¹ From the Unilever Food and Health Research Institute, Vlaardingen, Netherlands

² Address reprint requests to P Verhoef, Unilever Food and Health Research Institute, Olivier van Noortlaan 120, 3133 AT Vlaardingen, Netherlands. E-mail: petra.verhoef{at}unilever.com.

See corresponding article on page 1598.

INTRODUCTION

Halfway through the past century, experiments in humans showed that a high dietary intake of saturated fat increased blood concentrations of cholesterol, which was later proven to be a key risk factor for cardiovascular disease (CVD). In the 1960s, the first epidemiologic studies pointed to another potential risk factor for CVD: high serum concentrations of total homocysteine (tHcy), a sulfur-containing amino acid derived from methionine. Epidemiologic data accumulated rapidly, and homocysteine became notorious as "the cholesterol of the 1990s." Now—as if it were a self-fulfilling prophecy—high saturated fat intake may also be associated with higher tHcy concentrations, according to data from the Hordaland Homocysteine Study, as reported by Berstad et al in this issue of the Journal (1). In that cross-sectional, population-based study of 5917 subjects in 2 age groups (47–49 and 71–74 y old), a 12–15-g higher intake of saturated fat was associated with 6% higher tHcy concentrations, after adjustment for sex, age group, energy intake, daily smoking, coffee drinking, and folate intake. This association is of the same magnitude as the association that can be predicted between saturated fat intake and LDL cholesterol by using the formula provided by Mensink et al (2). Furthermore, the authors found that the intake of marine very-long-chain (VLC) n–3 fatty acids (FAs) was inversely associated with serum concentrations of tHcy.
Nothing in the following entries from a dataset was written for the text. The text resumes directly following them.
**config.mk**
```make
export PLATFORM = sky130hd
export DESIGN_NAME = core
export DESIGN_NICKNAME = d
export VERILOG_FILES = /design/src/hw/core_pkg.sv /design/src/hw/core_if.sv /design/src/hw/core_id.sv /design/src/hw/core_ex.sv /design/src/hw/core_branch.sv /design/src/hw/core_forward.sv /design/src/hw/core_hazard.sv /design/src/hw/core_mem.sv /design/src/hw/core.sv
export SDC_FILE = /design/constraint.sdc
export NUM_CORES = 2
export LEC_CHECK = 0
export BUFFER_PORTS_ARGS = -buffer_cell sky130_fd_sc_hd__buf_2
export CORE_ASPECT_RATIO = 1.4
export CORE_MARGIN = 2
export CORE_UTILIZATION = 47
export CTS_CLUSTER_SIZE = 8
export DETAILED_ROUTE_END_ITERATION = 10
export PLACE_DENSITY = 0.61
export RECOVER_POWER = 25
export SYNTH_ARGS = -nofsm -noshare
export SYNTH_HDL_FRONTEND = slang
export SYNTH_SLANG_ARGS = --single-unit
```
**constraint.sdc**
```tcl
create_clock -name clock -period 15.4 [get_ports clock]
set_clock_uncertainty 0.15 [all_clocks]
set_input_delay 0 -clock clock [delete_from_list [all_inputs] [get_ports clock]]
set_output_delay 0 -clock clock [all_outputs]
set_load 0.05 [all_outputs]
```
$ cat src/rtl/usb_desc_assembler.sv
// usb descriptor assembler gathering four dma words into one ED or TD
`timescale 1ns/1ps
`include "usb_defines.svh"

module usb_desc_assembler #(
    parameter type desc_t = logic [`USB_DESC_WORDS*`USB_WORD_W-1:0]
) (
    input  logic                  clk_i,
    input  logic                  rst_i,
    input  logic [`USB_WORD_W-1:0] word_i,
    input  logic                  word_valid_i,
    output logic                  word_ready_o,
    output desc_t                 desc_o,
    output logic                  desc_valid_o,
    input  logic                  take_i
);

    localparam int unsigned idx_w = $clog2(`USB_DESC_WORDS);

    logic [idx_w-1:0]                        idx_q;      // next slot to fill
    logic [`USB_DESC_WORDS*`USB_WORD_W-1:0] slots_q;    // payload
    logic                                    full_q;
    logic                                    accept;

    assign word_ready_o = !full_q;                  // stall while descriptor waits
    assign accept       = word_valid_i && word_ready_o;

    // word index and full flag
    always_ff @(posedge clk_i) begin
        if (rst_i) begin
            idx_q  <= '0;
            full_q <= 1'b0;
        end else begin
            if (accept) begin
                idx_q <= idx_q + 1'b1;                 // wraps after last word
                if (idx_q == idx_w'(`USB_DESC_WORDS - 1)) begin
                    full_q <= 1'b1;                    // valid from next cycle
                end
            end
            if (take_i) begin
                full_q <= 1'b0;
            end
        end
    end

    // word n lands in slot n with word 0 lowest
    always_ff @(posedge clk_i) begin
        if (accept) begin
            slots_q[idx_q*`USB_WORD_W +: `USB_WORD_W] <= word_i;
        end
    end

    assign desc_o       = desc_t'(slots_q);
    assign desc_valid_o = full_q;

endmodule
These data are intriguing, but they raise several questions. Were the analyses sufficiently adjusted for potential confounding factors that are linked to both fat intake and tHcy concentrations? Are these findings supported by data from dietary intervention studies? What mechanisms could explain the observed associations? And last (but not least), is the notorious reputation of tHcy as a mediator of multiple phenomena still justified?

Berstad et al showed that tHcy appears to be a good marker of "adherence to dietary guidelines": subjects using vegetable oils, drinking low-fat or skimmed milk, avoiding cream, and taking fish-oil supplements had lower tHcy concentrations. These subjects are very likely also to have adhered to guidelines for the intakes of fruit and vegetables (3). The latter are good sources of folate, which is known to lower tHcy. Hence, initial positive associations between fat intake and tHcy were weakened or were no longer significant after adjustment for the intakes of vegetables and fruit or B vitamins.
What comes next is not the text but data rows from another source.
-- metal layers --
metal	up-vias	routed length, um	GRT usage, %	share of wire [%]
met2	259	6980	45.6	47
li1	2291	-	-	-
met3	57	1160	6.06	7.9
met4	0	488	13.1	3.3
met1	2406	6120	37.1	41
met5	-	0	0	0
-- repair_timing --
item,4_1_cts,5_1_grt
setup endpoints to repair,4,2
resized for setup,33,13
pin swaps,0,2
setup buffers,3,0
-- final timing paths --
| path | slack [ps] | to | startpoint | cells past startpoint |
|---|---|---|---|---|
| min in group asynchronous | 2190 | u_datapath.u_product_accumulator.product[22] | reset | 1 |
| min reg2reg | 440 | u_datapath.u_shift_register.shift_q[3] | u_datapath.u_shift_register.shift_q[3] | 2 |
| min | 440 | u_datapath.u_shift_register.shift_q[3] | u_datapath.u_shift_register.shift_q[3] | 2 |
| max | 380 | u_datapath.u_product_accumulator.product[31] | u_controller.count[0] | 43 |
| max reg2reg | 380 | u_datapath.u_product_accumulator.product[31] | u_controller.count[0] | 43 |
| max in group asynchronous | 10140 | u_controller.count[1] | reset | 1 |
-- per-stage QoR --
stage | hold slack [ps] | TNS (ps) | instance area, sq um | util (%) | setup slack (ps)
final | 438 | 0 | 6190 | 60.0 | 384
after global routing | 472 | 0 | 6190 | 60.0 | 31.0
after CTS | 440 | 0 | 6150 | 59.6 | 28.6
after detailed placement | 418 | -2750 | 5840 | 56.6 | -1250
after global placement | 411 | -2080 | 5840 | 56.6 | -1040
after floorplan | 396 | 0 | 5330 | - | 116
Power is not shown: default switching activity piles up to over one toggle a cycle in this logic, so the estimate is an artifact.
[config.mk]
export PLATFORM = sky130hd
export DESIGN_NAME = mem_wb_regs
export DESIGN_NICKNAME = d
export VERILOG_FILES = /design/src/rtl/lsu_pkg.sv /design/src/rtl/mem_wb_regs.sv
export SDC_FILE = /design/constraint.sdc
export NUM_CORES = 1
export LEC_CHECK = 0
export BUFFER_PORTS_ARGS = -buffer_cell sky130_fd_sc_hd__buf_4
export CORE_UTILIZATION = 40
export DETAILED_ROUTE_END_ITERATION = 12
export MAX_ROUTING_LAYER = met4
export PLACE_DENSITY = 0.88
export SLEW_MARGIN = 5
export SYNTH_ARGS = -nofsm -noshare
export SYNTH_HDL_FRONTEND = slang
export SYNTH_SLANG_ARGS = --single-unit
[constraint.sdc]
create_clock -name clk -period 0.8 [get_ports clk]
set_clock_uncertainty 0.1 [all_clocks]
set_input_delay 0.04 -clock clk [delete_from_list [all_inputs] [get_ports clk]]
set_output_delay 0.04 -clock clk [all_outputs]
set_load 0.005 [all_outputs]
[src/rtl/lsu_pkg.sv]
package lsu_pkg;

	localparam int XLEN        = 64;
	localparam int STRB_W      = XLEN / 8;  // one strobe per byte lane
	localparam int REG_ADDR_W  = 5;
	localparam int ADDR_W_DFLT = 16;        // byte address into dmem

	// memory opcodes seen by the MEM stage
	typedef enum logic [3:0] {
		OP_ALU = 4'd0,
		OP_LB  = 4'd1,
		OP_LH  = 4'd2,
		OP_LW  = 4'd3,
		OP_LD  = 4'd4,
		OP_LBU = 4'd5,
		OP_LHU = 4'd6,
		OP_LWU = 4'd7,
		OP_SB  = 4'd8,
		OP_SH  = 4'd9,
		OP_SW  = 4'd10,
		OP_SD  = 4'd11
	} mem_op_e;

	typedef enum logic [1:0] {
		SZ_B = 2'd0,
		SZ_H = 2'd1,
		SZ_W = 2'd2,
		SZ_D = 2'd3
	} mem_size_e;

	typedef enum logic [1:0] {
		ST_IDLE   = 2'd0,
		ST_SETUP  = 2'd1,
		ST_ACCESS = 2'd2
	} apb_state_e;

	typedef struct packed {
		mem_op_e               op;
		logic [REG_ADDR_W-1:0] rd;
		logic [XLEN-1:0]       alu_res;  // alu value or effective address
		logic [XLEN-1:0]       wdata;
	} mem_req_t;

	typedef struct packed {
		logic              is_load;
		logic              is_store;
		mem_size_e         size;
		logic              sign_ext;
		logic [STRB_W-1:0] strb;
		logic              misaligned;
	} mem_ctrl_t;

	typedef struct packed {
		logic                  wen;
		logic [REG_ADDR_W-1:0] rd;
		logic [XLEN-1:0]       data;     // alu value or raw memory word
		logic                  is_load;
		logic [2:0]            byte_off;
		mem_size_e             size;
		logic                  sign_ext;
		logic                  err;
	} mem_rsp_t;

endpackage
Insufficient control for confounding is a worry with respect to every study of associations between diet and disease. No matter how thoroughly it may be done, adding confounding variables to a regression model is no guarantee for unbiased data, simply because certain confounding factors either are not measured or are imperfectly measured. On the other hand, observed associations may also reflect true underlying relations. For example, in the same Norwegian study population that Berstad et al used, a strong positive association between the consumption of filtered coffee and tHcy concentrations (4) was confirmed by several later experiments (5).
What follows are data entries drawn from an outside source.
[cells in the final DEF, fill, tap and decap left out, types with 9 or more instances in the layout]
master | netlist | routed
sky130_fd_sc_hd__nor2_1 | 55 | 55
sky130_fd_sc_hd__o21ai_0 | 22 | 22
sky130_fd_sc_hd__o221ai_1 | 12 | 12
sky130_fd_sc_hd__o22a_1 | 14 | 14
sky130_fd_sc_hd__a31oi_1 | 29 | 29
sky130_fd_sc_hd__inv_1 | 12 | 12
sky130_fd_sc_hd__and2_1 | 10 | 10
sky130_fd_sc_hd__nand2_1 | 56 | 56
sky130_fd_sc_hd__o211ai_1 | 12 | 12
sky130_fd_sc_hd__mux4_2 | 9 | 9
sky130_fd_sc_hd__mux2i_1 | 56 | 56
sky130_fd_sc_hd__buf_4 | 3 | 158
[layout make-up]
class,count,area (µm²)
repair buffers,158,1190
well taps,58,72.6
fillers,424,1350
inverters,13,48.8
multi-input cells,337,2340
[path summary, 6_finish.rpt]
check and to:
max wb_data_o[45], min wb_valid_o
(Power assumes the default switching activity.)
<file path="config.mk">
export PLATFORM = sky130hd
export DESIGN_NAME = apb_mem_master
export DESIGN_NICKNAME = d
export VERILOG_FILES = /design/src/rtl/lsu_pkg.sv /design/src/rtl/apb_mem_master.sv /design/src/rtl/mem_op_decode.sv
export SDC_FILE = /design/constraint.sdc
export NUM_CORES = 1
export LEC_CHECK = 0
export BUFFER_PORTS_ARGS = -buffer_cell sky130_fd_sc_hd__buf_2
export CAP_MARGIN = 30
export CORE_AREA = 2 2 146 148
export CTS_BUF_LIST = sky130_fd_sc_hd__clkbuf_8
export CTS_CLUSTER_SIZE = 20
export DETAILED_ROUTE_END_ITERATION = 16
export DIE_AREA = 0 0 148 150
export GPL_TIMING_DRIVEN = 0
export PLACE_DENSITY = 0.67
export SYNTH_ARGS = -nofsm -noshare
export SYNTH_HDL_FRONTEND = slang
export SYNTH_SLANG_ARGS = --single-unit
</file>
<file path="constraint.sdc">
create_clock -name clk -period 4.8 [get_ports clk]
set_clock_uncertainty 0.2 [all_clocks]
set_input_delay 0.24 -clock clk [delete_from_list [all_inputs] [get_ports clk]]
set_output_delay 0.24 -clock clk [all_outputs]
set_load 0.01 [all_outputs]
</file>
$ cat src/log_fsm.sv
`timescale 1ns/1ps

module log_fsm
	import frame_ctl_pkg::*, log_format_pkg::*;
(
	input  logic       clk,
	input  logic       rst_n,

	input  frame_ctl_t ctl,
	input  logic       ctl_valid,
	output logic       ctl_pop,

	input  logic       header_last,
	input  logic       frame_last,
	input  logic       size_zero,

	input  logic       out_ready,
	input  logic       frame_valid,

	output log_state_t state,

	output logic       header_load,
	output logic       count_start,
	output logic       header_step,
	output logic       frame_step,

	output logic       out_valid,
	output logic       out_last,
	output logic       frame_pop
);
	log_state_t state_next;

	assign ctl_pop = (state == WAIT_CTL) && ctl_valid;
	assign header_load = ctl_pop; // shifter and counter load on the pop edge
	assign count_start = ctl_pop;

	assign header_step = (state == TX_HEADER) && out_ready;
	assign frame_step = ((state == TX_FRAME) && frame_valid && out_ready) ||
		((state == DROP_FRAME) && frame_valid); // drops ignore the output side
	assign frame_pop = frame_step;

	assign out_valid = (state == TX_HEADER) || ((state == TX_FRAME) && frame_valid);
	assign out_last = ((state == TX_HEADER) && header_last && size_zero) ||
		((state == TX_FRAME) && frame_valid && frame_last);

	always_comb begin
		state_next = state;
		case (state)
			WAIT_CTL: begin
				if (ctl_valid) begin
					if (ctl.flags != '0) begin
						state_next = TX_HEADER;
					end else if (ctl.size != '0) begin
						state_next = DROP_FRAME;
					end // empty unmatched descriptor just goes away
				end
			end
			TX_HEADER: begin
				if (header_step && header_last) begin
					state_next = size_zero ? WAIT_CTL : TX_FRAME;
				end
			end
			TX_FRAME, DROP_FRAME: begin
				if (frame_step && frame_last) begin
					state_next = WAIT_CTL;
				end
			end
			default: state_next = WAIT_CTL;
		endcase
	end

	always_ff @(posedge clk) begin
		if (!rst_n) begin
			state <= WAIT_CTL;
		end else begin
			state <= state_next;
		end
	end

endmodule

$ cat src/eth_frame_logger.sv
`timescale 1ns/1ps

`include "eth_frame_logger_defines.svh"

module eth_frame_logger
	import frame_ctl_pkg::*, log_format_pkg::*;
(
	input  logic                  clk,
	input  logic                  rst_n,

	input  logic [15:0]           log_id,

	input  frame_ctl_t            s_ctl_tdata,
	input  logic                  s_ctl_tvalid,
	output logic                  s_ctl_tready,

	input  frame_beat_t           s_frame_tdata,
	input  logic                  s_frame_tvalid,
	output logic                  s_frame_tready,

	output logic [`LOG_WIDTH-1:0] m_log_tdata,
	output logic                  m_log_tlast,
	output logic                  m_log_tvalid,
	input  logic                  m_log_tready
);
	frame_ctl_t ctl;
	frame_beat_t frame_data;
	log_state_t state;
	logic [`LOG_WIDTH-1:0] header_beat;
	logic ctl_valid, ctl_pop;
	logic frame_valid, frame_pop;
	logic header_load, count_start, header_step, frame_step;
	logic header_last, frame_last, size_zero;

	log_fifo #(.payload_t(frame_ctl_t), .DEPTH(`CTL_FIFO_DEPTH)) ctl_fifo (
		.clk(clk), .rst_n(rst_n),
		.in_data(s_ctl_tdata), .in_valid(s_ctl_tvalid), .in_ready(s_ctl_tready),
		.out_data(ctl), .out_valid(ctl_valid), .out_pop(ctl_pop)
	);

	log_fifo #(.payload_t(frame_beat_t), .DEPTH(`FRAME_FIFO_DEPTH)) frame_fifo (
		.clk(clk), .rst_n(rst_n),
		.in_data(s_frame_tdata), .in_valid(s_frame_tvalid), .in_ready(s_frame_tready),
		.out_data(frame_data), .out_valid(frame_valid), .out_pop(frame_pop)
	);

	log_fsm fsm_i (
		.clk(clk), .rst_n(rst_n),
		.ctl(ctl), .ctl_valid(ctl_valid), .ctl_pop(ctl_pop),
		.header_last(header_last), .frame_last(frame_last), .size_zero(size_zero),
		.out_ready(m_log_tready), .frame_valid(frame_valid), .state(state),
		.header_load(header_load), .count_start(count_start),
		.header_step(header_step), .frame_step(frame_step),
		.out_valid(m_log_tvalid), .out_last(m_log_tlast), .frame_pop(frame_pop)
	);

	log_beat_counter counter_i (
		.clk(clk), .rst_n(rst_n),
		.count_start(count_start), .start_size(ctl.size),
		.header_step(header_step), .frame_step(frame_step),
		.header_last(header_last), .frame_last(frame_last), .size_zero(size_zero)
	);

	log_header_shifter shifter_i (
		.clk(clk), .rst_n(rst_n), .log_id(log_id),
		.header_load(header_load), .ctl(ctl), .shift(header_step),
		.beat(header_beat)
	);

	// output data source follows the phase
	always_comb begin
		case (state)
			TX_HEADER: m_log_tdata = header_beat;
			TX_FRAME:  m_log_tdata = frame_data;
			default:   m_log_tdata = '0;
		endcase
	end

endmodule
As reviewed by Berstad et al, the inverse association of VLC n–3 FA intake with tHcy concentrations is backed up by data from some but not all intervention studies. Results of an intervention study conducted by Appel et al (6) provide limited evidence for a link between saturated fat intake and tHcy. In that study, 118 participants started with a 3-wk control diet low in fruit and vegetables and high or normal in dairy products, including a saturated fat content that was typical of US consumption. During an 8-wk intervention phase, the participants were then fed 1 of 3 randomly assigned diets: the control diet, a diet rich in fruit and vegetables but otherwise similar to the control diet, or a diet rich in fruit, vegetables, and low-fat dairy products and low in saturated and total fats. The third diet led to a reduction in tHcy concentrations, whereas the diet rich in fruit and vegetables but still high in saturated fats did not.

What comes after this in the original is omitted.